Multifamily mania

The multifamily residential market in the US has seen considerable investment activity in the past few months and deals in the sector show no signs of slowing down.

You only need to look at the number of distressed developers in the US to realize the country's residential sales market is taking a bit of battering in the wake of the subprime crisis. On the flip side, however, the multifamily market is proving fertile ground for private equity real estate firms.

Northland Investment Corporation's $270 million acquisition of nine multifamily properties in Austin, Texas, is just one example of the booming market despite the overall slowdown in the residential market. The Newton, Massachusetts-based firm scooped up the 2,985 apartment units at the end of August – believed to be the largest multifamily deal to date in the Austin market.

According to the firm's chief investment officer, David Morency, it's the children of the baby boomers – the echo-boomers as they have been dubbed – that are helping fuel demand. First-time homebuyers are “tentative” about jumping into single-family home ownership at a time when “pricing uncertainty is still prevalent in the market,” he said.

Northland is not the only firm that's been quick to act in the sector though. In September, Boston-based private equity real estate firm TA Associates Realty paid $118 million for a two-property multifamily portfolio in Orlando, which included 1,042 units, in what was billed as the biggest multifamily transaction in the Florida city this year. A month earlier, Urdang – the real estate investment arm of BNY Mellon Asset Management – partnered with California-based multifamily specialist, The ConAm Group of Companies, to acquire a 456-unit apartment block in Sacramento, California.

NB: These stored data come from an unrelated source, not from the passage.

$ cat src/logic/dcache_lru.sv
`timescale 1ns/10ps

module dcache_lru import dcache_pkg::*; (
    input  logic               clk,
    input  logic               rst,
    input  logic [INDEX_W-1:0] index,
    input  logic               hit,
    input  logic               hit_way,
    output logic               victim_way
);

    // one bit per set naming the least recently used way
    logic [NUM_SETS-1:0] lru_bits;

    always_ff @(posedge clk) begin
        if (rst) begin
            lru_bits <= '0;
        end else if (hit) begin
            lru_bits[index] <= ~hit_way;   // the other way is now older
        end
    end

    assign victim_way = lru_bits[index];

endmodule
==> config.mk <==
export PLATFORM = sky130hd
export DESIGN_NAME = dcache_ctrl
export DESIGN_NICKNAME = d
export VERILOG_FILES = /design/src/logic/dcache_pkg.sv /design/src/logic/dcache_ctrl.sv
export SDC_FILE = /design/constraint.sdc
export NUM_CORES = 1
export LEC_CHECK = 0
export ABC_AREA = 1
export BUFFER_PORTS_ARGS = -buffer_cell sky130_fd_sc_hd__buf_2
export CORE_AREA = 2 2 39 41
export DETAILED_ROUTE_END_ITERATION = 8
export DIE_AREA = 0 0 41 43
export PLACE_DENSITY = 0.49
export REMOVE_ABC_BUFFERS = 1
export SLEW_MARGIN = 0
export SYNTH_ARGS = -nofsm -noshare
export SYNTH_HDL_FRONTEND = slang
export SYNTH_SLANG_ARGS = --single-unit
==> constraint.sdc <==
create_clock -name clk -period 1.25 [get_ports clk]
set_input_delay 0.0625 -clock clk [delete_from_list [all_inputs] [get_ports clk]]
set_output_delay 0.0625 -clock clk [all_outputs]
set_load 0.01 [all_outputs]
==> src/logic/dcache_pkg.sv <==
package dcache_pkg;

    // cache geometry
    localparam int OFFSET_W = 4;    // byte offset bits in a line
    localparam int INDEX_W  = 4;
    localparam int TAG_W    = 24;
    localparam int WORDS    = 4;    // words per line
    localparam int NUM_SETS = 16;
    localparam int NUM_WAYS = 2;

    // encoded like the cpu size field with 0 byte, 1 half and 2 word
    typedef enum logic [1:0] {
        SZ_BYTE = 2'd0,
        SZ_HALF = 2'd1,
        SZ_WORD = 2'd2
    } acc_size_e;

    typedef enum logic [1:0] {
        ST_LOOKUP    = 2'd0,
        ST_WRITEBACK = 2'd1,
        ST_REFILL    = 2'd2
    } ctrl_state_e;

    // wdata sits in the byte lanes picked by addr[1:0]
    typedef struct packed {
        logic        wr;
        acc_size_e   size;
        logic [31:0] addr;
        logic [31:0] wdata;
    } cpu_req_t;

    typedef struct packed {
        logic        wen;
        logic [31:0] addr;
        logic [31:0] wdata;
        logic        last;   // fourth word of a write-back
    } mem_req_t;

endpackage

==> src/logic/dcache_ctrl.sv <==
`timescale 1ns/10ps

module dcache_ctrl import dcache_pkg::*; (
    input  logic        clk,
    input  logic        rst,
    input  logic        cpu_req,
    input  logic        hit,
    input  logic        victim_dirty,
    input  logic        mem_addr_ok,
    input  logic        mem_data_ok,
    output ctrl_state_e state,
    output logic [1:0]  word_cnt,
    output logic        mem_req,
    output logic        mem_wen,
    output logic        wlast,
    output logic        refill_we,
    output logic        tag_we
);

    logic last_beat;

    assign last_beat = mem_data_ok && (word_cnt == 2'(WORDS - 1));

    assign mem_wen   = (state == ST_WRITEBACK);
    assign wlast     = mem_wen && (word_cnt == 2'(WORDS - 1));
    assign refill_we = (state == ST_REFILL) && mem_data_ok;   // one word per read response

    always_ff @(posedge clk) begin
        if (rst) begin
            state    <= ST_LOOKUP;
            word_cnt <= '0;
            mem_req  <= 1'b0;
            tag_we   <= 1'b0;
        end else begin
            tag_we <= 1'b0;

            // request drops once the memory has taken it
            if (mem_req && mem_addr_ok) begin
                mem_req <= 1'b0;
            end

            if (mem_data_ok) begin
                word_cnt <= word_cnt + 2'd1;   // wraps to 0 after the fourth word
            end

            case (state)
                ST_LOOKUP: begin
                    if (cpu_req && !hit) begin
                        state   <= victim_dirty ? ST_WRITEBACK : ST_REFILL;
                        mem_req <= 1'b1;
                    end
                end

                ST_WRITEBACK: begin
                    if (mem_data_ok) begin
                        mem_req <= 1'b1;   // next write, or first refill read
                        if (last_beat) begin
                            state <= ST_REFILL;
                        end
                    end
                end

                ST_REFILL: begin
                    if (tag_we) begin
                        state <= ST_LOOKUP;   // held request hits next cycle
                    end else if (mem_data_ok) begin
                        if (last_beat) begin
                            tag_we <= 1'b1;
                        end else begin
                            mem_req <= 1'b1;
                        end
                    end
                end

                default: state <= ST_LOOKUP;
            endcase
        end
    end

endmodule

# Word-level counts from Yosys, hierarchy flattened
# Cells that the tools add are included.
# classes
n_bitwise	2
n_eq_ne	7
add_sub_neg	1
muxes	14
n_reduce_logical	9
# ops
op	n
2-bit two-way mux	5
1-bit two-way mux	7
2-bit != test (second input constant)	3
2-bit case mux with 3 select lines	1
1-bit logical AND	5
2-bit equality test (second input constant)	2
4-bit AND reduction	1
4-bit OR reduction	1
1-bit case mux with 3 select lines	1
2-bit by 1-bit adder with 2-bit output (second input constant)	1
2-bit by 1-bit equality test with 1-bit output (second input constant)	1
2-bit logical NOT	1
2-bit by 1-bit != test with 1-bit output (second input constant)	1
1-bit NOT	2
1-bit logical NOT	1
# totals
register_bits	6
wordCells	37

# Longest topological paths before layout
# depth
ltp_word	6
mapped_depth	7

# Worst setup path before layout
# OpenSTA, ideal clock, no wires.
# synth_timing
path_kind	reg2reg
startpoint	reg word_cnt[0]
endpoint	reg state[0]
setup_ns	0.117
arrival_time_ns	0.919
path_buffers	0
setup_slack_ns	0.215
stages_incl_launch_ff	7
cell_sequence	dfxtp_1 -> ha_1 -> nand2_1 -> nand2_1 -> nand2_1 -> nor3_1 -> nor2_1
# synth_between
elab_chain_cells	4
# synth_lines
item	line_no	text
start, declared	dcache_ctrl.sv:12	output logic [1:0] word_cnt,
start signal, assigned	dcache_ctrl.sv:43	word_cnt <= word_cnt + 2'd1;
2-bit equality test	dcache_ctrl.sv:22	assign last_beat = mem_data_ok && (word_cnt == 2'(WORDS - 1));
1-bit logical AND	dcache_ctrl.sv:22	
2-bit by 1-bit != test with 1-bit output (no source line)	n/a	
4-bit AND reduction (no source line)	n/a	
end signal, assigned	dcache_ctrl.sv:49	state <= victim_dirty ? ST_WRITEBACK : ST_REFILL;
end, declared	dcache_ctrl.sv:11	output ctrl_state_e state,
# No other way between the ends.
# A chain may end at the register's enable or synchronous reset.

# Worst setup path after layout
# layout_timing
startpoint	reg word_cnt[0]
endpoint	out wlast
# layout_between
elab_chain_cells	2
# layout_lines
item	line_no	text
2-bit equality test	dcache_ctrl.sv:25	assign wlast = mem_wen && (word_cnt == 2'(WORDS - 1));
1-bit logical AND	dcache_ctrl.sv:25	
end, declared	dcache_ctrl.sv:15	output logic wlast,
# No other way between the ends.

However for all the opportunities being presented there also appears to be a cautiousness among investors for multifamily, following news that the REIT, AvalonBay's latest multifamily real estate fund, AvalonBay Value Added Fund II, closed under target. The firm closed on $333 million of equity commitments in September, against a target of $500 million.

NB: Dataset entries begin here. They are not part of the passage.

File: src/logic/dcache_pkg.sv
package dcache_pkg;

    // cache geometry
    localparam int OFFSET_W = 4;    // byte offset bits in a line
    localparam int INDEX_W  = 4;
    localparam int TAG_W    = 24;
    localparam int WORDS    = 4;    // words per line
    localparam int NUM_SETS = 16;
    localparam int NUM_WAYS = 2;

    // encoded like the cpu size field with 0 byte, 1 half and 2 word
    typedef enum logic [1:0] {
        SZ_BYTE = 2'd0,
        SZ_HALF = 2'd1,
        SZ_WORD = 2'd2
    } acc_size_e;

    typedef enum logic [1:0] {
        ST_LOOKUP    = 2'd0,
        ST_WRITEBACK = 2'd1,
        ST_REFILL    = 2'd2
    } ctrl_state_e;

    // wdata sits in the byte lanes picked by addr[1:0]
    typedef struct packed {
        logic        wr;
        acc_size_e   size;
        logic [31:0] addr;
        logic [31:0] wdata;
    } cpu_req_t;

    typedef struct packed {
        logic        wen;
        logic [31:0] addr;
        logic [31:0] wdata;
        logic        last;   // fourth word of a write-back
    } mem_req_t;

endpackage

File: src/logic/dcache_data_ram.sv
`timescale 1ns/10ps

module dcache_data_ram import dcache_pkg::*; (
    input  logic               clk,
    input  logic [INDEX_W-1:0] index,
    input  logic [1:0]         word,
    input  logic [1:0]         byte_sel,
    input  acc_size_e          size,
    input  logic               we,      // cpu store
    input  logic               fill,    // refill word from memory
    input  logic [31:0]        wdata,
    output logic [WORDS*32-1:0] line
);

    logic [WORDS*32-1:0] line_mem [NUM_SETS];
    logic [3:0]          strb;
    logic [31:0]         cur_word;
    logic [31:0]         new_word;

    assign line     = line_mem[index];
    assign cur_word = line[word*32 +: 32];

    always_comb begin
        case (size)
            SZ_BYTE: strb = 4'b0001 << byte_sel;
            SZ_HALF: strb = byte_sel[1] ? 4'b1100 : 4'b0011;
            default: strb = 4'b1111;
        endcase
        if (fill) begin
            strb = 4'b1111;   // refill replaces the whole word
        end
    end

    always_comb begin
        for (int b = 0; b < 4; b++) begin
            new_word[b*8 +: 8] = strb[b] ? wdata[b*8 +: 8] : cur_word[b*8 +: 8];
        end
    end

    always_ff @(posedge clk) begin
        if (we || fill) begin
            line_mem[index][word*32 +: 32] <= new_word;
        end
    end

endmodule

File: config.mk
export PLATFORM = sky130hd
export DESIGN_NAME = dcache_data_ram
export DESIGN_NICKNAME = d
export VERILOG_FILES = /design/src/logic/dcache_pkg.sv /design/src/logic/dcache_data_ram.sv
export SDC_FILE = /design/constraint.sdc
export NUM_CORES = 2
export LEC_CHECK = 0
export BUFFER_PORTS_ARGS = -buffer_cell sky130_fd_sc_hd__buf_4
export CORE_MARGIN = 1
export CORE_UTILIZATION = 27
export DETAILED_ROUTE_END_ITERATION = 10
export PLACE_DENSITY = 0.42
export SETUP_SLACK_MARGIN = 0.1
export SLEW_MARGIN = 0
export SYNTH_ARGS = -nofsm -noshare
export SYNTH_HDL_FRONTEND = slang
export SYNTH_SLANG_ARGS = --single-unit
File: constraint.sdc
create_clock -name clk -period 10.7 [get_ports clk]
set_clock_uncertainty 0.15 [all_clocks]
set_input_delay 2.14 -clock clk [delete_from_list [all_inputs] [get_ports clk]]
set_output_delay 2.14 -clock clk [all_outputs]
set_load 0.05 [all_outputs]
# Word-level counts from Yosys, hierarchy flattened
# Memories as Yosys holds them, arrays and structs flattened.
# Index checks and enable logic that the tools add are counted.
# totals
ff_bits	0
mem_bits_rw	2048
input_bits	45
output_inout_bits	128
word_cells	18
memories	1
# op_classes
n_addsub	1
n_eq_ne	1
shifts	4
mux	9
n_reduce_logical	2
# mem_list
name	depth	word_bits	rd	rd_ports_with_merged_regs	wr	line	source
line_mem	16	128	1	0	1	dcache_data_ram.sv:15	logic [WORDS*32-1:0] line_mem [NUM_SETS];
# op_table
operator	n
$mux 128	1
$shift 32x34->128 const A	1
$shiftx 128x8->32	1
$shiftx 32x34->128	1
$neg 7->34	1
$mux 8	4
$mux 4	2
$pmux 4 s2	1
$shl 1x2->4 const A	1
$eq 2x1->1 const B	1
$logic_not 2->1	1
$logic_or 1x1->1	1
$mux 1	1

# Longest topological paths before layout
# logic_depth
ltp_word	5
ltp_mapped	12

# Least setup slack after synthesis
# OpenSTA, ideal clock, no wires.
# synth_path
kind	input-to-output
start	input index[1]
end	output line[41]
t_arrival_ns	4.607
required_ns	8.410
setup_slack_ns	3.803
cell_stages	7
n_path_buf	4
path_cell_list	buf_4 inv_2 buf_2 buf_1 clkbuf_1 mux2i_1 o21ai_0
# synth_via
elab_chain_cells	1
# synth_lines
element	line	source
from (decl)	dcache_data_ram.sv:5	input logic [INDEX_W-1:0] index,
$mem_v2 16x128	n/a	
to (decl)	dcache_data_ram.sv:12	output logic [WORDS*32-1:0] line
# No other way between the ends.

# Final worst setup path
# layout_path
start	input index[1]
end	output line[10]
# The elaborated chain is that of the path after synthesis.

==> flow_summary.toml <==
[synth]
synthesis.instances = 4326
yosys_warnings = 0
postSynth.asyncResetShare = 0
dominantRegCellSynth = "sky130_fd_sc_hd__edfxtp_1"
post_synth_main_area_contributors = "sky130_fd_sc_hd__edfxtp_1 (74%), sky130_fd_sc_hd__mux4_2 (13%), sky130_fd_sc_hd__mux2i_1 (1.8%)"
yosysUniqueCellTypes = 70
post_synth.cell_area_avg_um2 = 19.2
synth_edf_count = 2048
synth.cell_area_mm2 = 0.0832
synth.yosys.seq_area_share = 0.740
ys_ff_latch = 2048
synth.net_count = 4375
synth.largest_area_cell = "sky130_fd_sc_hd__edfxtp_1"
synth.top_cell.area_share = 0.740

[worst_setup_path]
critical_path.cell_chain = "buf_8, buf_4, nor2b_1, a22oi_1, a31oi_1, nor2_1, buf_4"
cp-start-kind = "primary input"
critical-path-slowest-cell = "sky130_fd_sc_hd__nor2b_1"
critical_path_arrival_ns = 5.51
critical_path_class = "primary input to primary output"
worstPathRequired_ns = 8.41
path_common_cell = "sky130_fd_sc_hd__buf_4"
setup.worst_path.end_class = "primary output"
critical_path_maximum_fanout = 62
crit_buf_inv = 3
crit_family = "buffers and inverters"
critical_path.max_stage_delay_ns = 0.85

[floorplanning]
core_area_mm2 = 0.306
die_h_um = 557
initial_utilization = 0.272
io_pins = 173
num_rows = 203
dieArea_mm2 = 0.310
die_w_um = 557

[route]
drt-pass1-iter-count = 5
detail_route.iter0.violations = 5291
met2_wirelength_mm = 143
drt_drc = 0
drt-total-wl_mm = 305
via_per_inst = 5.17
detailroute.wirelength.met3_mm = 19.7
wl_per_cell_um = 34.0
ant_nets = 0
routed.top_layer = "met4"
routed-via-count = 46300
wl_met1_mm = 135

[cts]
cts-root-buf = "sky130_fd_sc_hd__clkbuf_16"
clock_tree.buffer_depth = 4
postCtsSetupRepairBufs = 0
cts.htree.levels = 4
worst_setup_hold_path_clk_slew_ns = 0.06
worstSkewPairLatency_ns = 0.91
cts.sinks = 2048
post_cts_resize_count = 0
holdBufCountCts = 0
tritoncts = "done"
cts-buffers-inserted = 232

[global_route]
grt_remaining_overflow = 0
grt_max_degree = 103
groute.usage.overall = 0.194
grt_antenna_before_repair = 13
first_pass_grt_wire_length_mm = 412
grt_pass1_vias = 46100

[power]
power_uw = 17800
vdd_ir_drop_max_mv = 0.119
pwr_density_cell_mw_per_mm2 = 181
leakagePower_uw = 0.0309

[sta]
fin_setup_tns_ns = 0
timing.max_slew.rel_slack = 0.116
fin_worst_hold_slack_ns = 1.16
finalHoldViolCount = 0
min_period_over_period = 0.729
slew_violations = 0
final_worst_path_period_need_ns = 7.80
setup-violations-final = 0
worst_slew_pin_slew_ns = 1.32
grt_setup_unrepaired = "false"
timing.fmax_ghz = 0.128

[finish]
fillCellCount = 29500
multi_input_area_mm2 = 0.0213
regArea_mm2 = 0.0615
regMostFlops = "line_mem"
largestRegisters = "line_mem: 2048 flops"
max_ffs_per_register = 2048
drive_gt1_frac = 0.294
final_cell_count_no_fill = 8971
syn_to_final_growth_pct = 18.0
layout.nets = 4740

[placement]
routabilityCongestion = 0.794
post-dp-hpwl_mm = 174
placed_cells = 8555
port_buffers = 172

[run]
drv.max_cap_violation_count = 0

[worst_hold_path]
hp-class = "register to register"

[outcome]
run_status = "complete, no violations"
==> power breakdown <==
part / switching [uW] / internal [uW] / total, uW
sequential: 8.97 / 8870 / 8880
clock: 3210 / 4270 / 7480
combinational: 1000 / 423 / 1420
==> through the flow <==
step | util | area [um^2] | setup WS [ns]
after floorplan | - | 83200 | 3.80
after global placement | 0.298 | 91100 | 2.93
after detailed placement | 0.298 | 91100 | 2.95
after CTS | 0.320 | 98000 | 2.95
after global routing | 0.321 | 98100 | 2.93
final | 0.321 | 98100 | 2.90
==> cells in the final DEF (no fill, tap or decap), drive strengths merged, types with 4 or more instances in the layout <==
master and n:
nor2b 12, o21ai 92, o211ai 11, mux4 497, nor4b 25, and3 36, nand3 27, edfxtp 2048
nand3b 6, a31oi 47, clkbuf 289, a41o 6, clkinv 104, a22oi 110, o2111ai 5, mux2i 149
nand4 5, ha 4, or3 77, diode 4, or2 4, bufinv 12, a211o 4, nor2 273
nand2b 8, buf 400, a211oi 7, o22a 6, o22ai 5, mux2 22, a21o 22, a31o 10
nor4 65, a21oi 98, a221oi 7, inv 10, nand2 291, nor3 31, and2 4
==> cell usage after synthesis (5+ instances only) <==
master	count
sky130_fd_sc_hd__nand2b_1	8
sky130_fd_sc_hd__o211ai_1	8
sky130_fd_sc_hd__a31o_2	10
sky130_fd_sc_hd__nor3_1	31
sky130_fd_sc_hd__o22a_1	6
sky130_fd_sc_hd__nand3b_1	6
sky130_fd_sc_hd__nand2_1	291
sky130_fd_sc_hd__mux4_2	495
sky130_fd_sc_hd__mux2_2	22
sky130_fd_sc_hd__clkbuf_1	108
sky130_fd_sc_hd__nand3_1	27
sky130_fd_sc_hd__buf_6	32
sky130_fd_sc_hd__and3_1	36
sky130_fd_sc_hd__a21oi_1	96
sky130_fd_sc_hd__buf_4	29
sky130_fd_sc_hd__o22ai_1	5
sky130_fd_sc_hd__buf_2	52
sky130_fd_sc_hd__or3_1	77
sky130_fd_sc_hd__edfxtp_1	2048
sky130_fd_sc_hd__nor2b_1	12
sky130_fd_sc_hd__o21ai_1	6
sky130_fd_sc_hd__a31oi_1	47
sky130_fd_sc_hd__nand4_1	5
sky130_fd_sc_hd__nor4_1	65
sky130_fd_sc_hd__mux2i_1	149
sky130_fd_sc_hd__a21o_1	22
sky130_fd_sc_hd__nor4b_1	25
sky130_fd_sc_hd__a211oi_1	6
sky130_fd_sc_hd__a22oi_1	110
sky130_fd_sc_hd__o21ai_0	86
sky130_fd_sc_hd__buf_1	41
sky130_fd_sc_hd__nor2_1	273
sky130_fd_sc_hd__buf_8	6
sky130_fd_sc_hd__a41o_1	6
==> worst min-delay path: stages, from the launching register on <==
cell,delay (ns)
sky130_fd_sc_hd__edfxtp_1,0.32
sky130_fd_sc_hd__mux4_2,0.25
sky130_fd_sc_hd__a211oi_2,0.18
sky130_fd_sc_hd__nor3_1,0.21
sky130_fd_sc_hd__buf_4,0.24
==> routing by layer <==
layer / vias to the layer above / track usage
li1: 18600 / -
met1: 25700 / 0.275
met2: 1689 / 0.310
met3: 348 / 0.0320
met4: 0 / 0.0469
met5: - / 0
==> final cells by class <==
type,count,area share
diodes,4,0.000102
repair buffers,401,0.0324
flip-flops and latches,2048,0.627
inverters,7,0.000497
well taps,4100,0.0523
clock inverters,122,0.00877
multi-input cells,2001,0.217
clock buffers,288,0.0620
==> worst paths after layout <==
kind / startpoint / to / slack, ns / depth (start not counted)
setup reg to reg: line_mem[3][94] / line_mem[3][126] / 6.71 / 5
hold / removal: line_mem[6][67] / line_mem[4][3] / 1.16 / 4
hold reg to reg: line_mem[6][67] / line_mem[4][3] / 1.16 / 4
setup / recovery: index[1] / line[10] / 2.90 / 7
==> logic make-up after synthesis <==
logic type	share of synthesized area
buffers and inverters	0.0187
AOI/OAI and AO/OA	0.0366
DFF	0.740
muxes	0.156
and+or+nand+nor	0.0490
adders and majority gates	0.000602
Note: power is estimated with default switching activity, not from simulation.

“Right now, multifamily in certain markets is particularly strong,” said Morency, focusing on markets such as Austin, which has been an “alternative to Silicon Valley” in terms of lifestyle and pricing. In Austin, the growing high-tech industry base and area universities have kept the “population moving into Austin and greater Austin” with a 95 percent occupancy rate over the past few years. Markets such as Phoenix, Las Vegas and certain markets in Florida are softer markets, Morency added, due to factors including an oversupply from condo conversions, overbuilding of single family homes and condominiums. However, “the broader trends are supporting multifamily,” said Morency.